Home · Thoughts · Dates · Policy
There are many that believe that people that are friends do not have to be an alliance, and vice-versa. I have found that alliances do not have to be friends, however friends do have to be an alliance at times. If you have a friend that is not an alliance, you may not agree with that friend on anything.
I have found that when a person doesn't express emotions as well as every expects a person to; all that person really can sense are alliances or loyalties. If you can honestly say that you sense alliances or loyalties to someone or a group, then you can say that they are your friends. The closer that you feel you are to the alliance or loyalty, the closer the friend you have. It is also common to have people judge you according to the way you act around your friends vs. other people, for those whom judge this way are those that aren't sure how to act around you.

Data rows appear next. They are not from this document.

`src/source/datapathPkg.sv`:
```
package datapathPkg;

        localparam int dataWidth = 32;
        localparam int regCount = 16;
        localparam int sourceCodeWidth = 5;
        localparam int divideSteps = 32;
        localparam int immediateWidth = 19;

        typedef enum logic [4:0] {
                opAdd = 5'd3,
                opSub = 5'd4,
                opShr = 5'd5,
                opShl = 5'd6,
                opAnd = 5'd9,
                opOr  = 5'd10,
                opMul = 5'd14,
                opDiv = 5'd15,
                opNeg = 5'd16,
                opNot = 5'd17
        } aluOpT;

        // msb first, so a strobe's bit position equals its source code.
        typedef struct packed {
                logic c;
                logic mdr;
                logic pc;
                logic zLow;
                logic zHigh;
                logic lo;
                logic hi;
                logic [regCount-1:0] gpr;
        } busSourcesT;

        typedef struct packed {
                logic mdr;
                logic mar;
                logic lo;
                logic hi;
                logic z;
                logic y;
                logic ir;
                logic pc;
                logic [regCount-1:0] gpr;
        } loadEnablesT;

        typedef logic [sourceCodeWidth-1:0] sourceCodeT;

        localparam sourceCodeT codeHi = 5'd16;
        localparam sourceCodeT codeLo = 5'd17;
        localparam sourceCodeT codeZHigh = 5'd18;
        localparam sourceCodeT codeZLow = 5'd19;
        localparam sourceCodeT codePc = 5'd20;
        localparam sourceCodeT codeMdr = 5'd21;
        localparam sourceCodeT codeC = 5'd22;
        localparam sourceCodeT codeNone = 5'd31;

endpackage

```
`src/source/specialRegisters.sv`:
```
`timescale 1ns/1ns

module specialRegisters import datapathPkg::*; (
        input  logic                      Clock,
        input  logic                      rstN,
        input  loadEnablesT               loads,
        input  logic                      incPc,
        input  logic [dataWidth-1:0]      busData,
        input  logic [2*dataWidth-1:0]    zResult,
        input  logic                      zWrite,
        output logic [dataWidth-1:0]      pcValue,
        output logic [dataWidth-1:0]      irValue,
        output logic [dataWidth-1:0]      yValue,
        output logic [dataWidth-1:0]      hiValue,
        output logic [dataWidth-1:0]      loValue,
        output logic [dataWidth-1:0]      zHighValue,
        output logic [dataWidth-1:0]      zLowValue,
        output logic [dataWidth-1:0]      cValue
);

        always_ff @(posedge Clock or negedge rstN) begin
                if (!rstN) begin
                        pcValue    <= '0;
                        irValue    <= '0;
                        yValue     <= '0;
                        hiValue    <= '0;
                        loValue    <= '0;
                        zHighValue <= '0;
                        zLowValue  <= '0;
                end else begin
                        // a bus load wins over the increment.
                        if (loads.pc)
                                pcValue <= busData;
                        else if (incPc)
                                pcValue <= pcValue + 1'b1;
                        if (loads.ir)
                                irValue <= busData;
                        if (loads.y)
                                yValue <= busData;
                        if (loads.hi)
                                hiValue <= busData;
                        if (loads.lo)
                                loValue <= busData;
                        if (zWrite) begin
                                zHighValue <= zResult[2*dataWidth-1:dataWidth];
                                zLowValue  <= zResult[dataWidth-1:0];
                        end
                end
        end

        // sign-extended immediate field of IR.
        assign cValue = {{(dataWidth-immediateWidth){irValue[immediateWidth-1]}},
                         irValue[immediateWidth-1:0]};

        assert property (@(posedge Clock) disable iff (!rstN) !(loads.pc && incPc))
        else $error("pc load and pc increment raised together");

endmodule

```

An alliance may be formed due to you are in a fight with someone, and someone else decides to help you. This type of alliance may not last long enough to become a friendship, however you will sense a form of loyalty to this person during the fight. This is actually better known as an acutance. This is usually what happens with a situation like this because it is expected that neither person will ever see the other again.
Friends are hard to describe. I have problems myself because I don't express emotions the ways that I am suppose to, I block as many emotions as possible. I find that a friend is a combination of loyalties and alliances. You have some things that are in common with a person, and then you see how close of a loyalty you have for that person. This will show how close a friend this person is. This may seem weird to some how to look at it, however it is actually the same way that everyone looks at a friend. It is the same because I look a person and use loyalties to see how close I am to that person, but most others would see how close they let the person to the emotions (and how their emotions react to the person).
I feel that emotions can cause more harm than good when it comes to friendship. If a friend is to follow their emotions to determine whom their friends are, it could cause misjudgments depending on the situation. You could feel that your friend would support your decision on an argument, and the friend could feel differently about it in which would cause you to fight about it. If a person were to use loyalties as a way to determine their friends, the person would already know how their friend feels about the subject.
Real friends in any case will stay with you through thick and thin. They will help you when they can and torment you at times to have a little fun with you. Tormenting someone (your friend) is only good when they know you are joking. If the tormenting causes the person to react physically or negatively, that means that they didn't know you were joking around. There is always a fine line when someone is tormenting someone else, however if it is a friendly one, the line is further away than what it is when it isn't friendly.
Those that say that they are friends to you and you find them bad mouthing you behind your back are the friends that pretend to be friendly however are more like bullies. They be as nice to as possible when you are around however when you aren't around watch out. This is the type of person that uses emotions against you, however if a person is judged by their loyalties a person that is closer to a bully is more noticeable. You would be able to see how the person's loyalties work, and no matter how good a "con-artist" the person thinks that they are, the loyalties in general will show the truth. Emotions can be faked - many have proven this, however loyalties cannot be faked due to every loyalty is tied in with the ethics of the person. If the person has no ethics (anything goes) I find that it is best to stay away from them no matter what because that type of person can get you in trouble quite easily.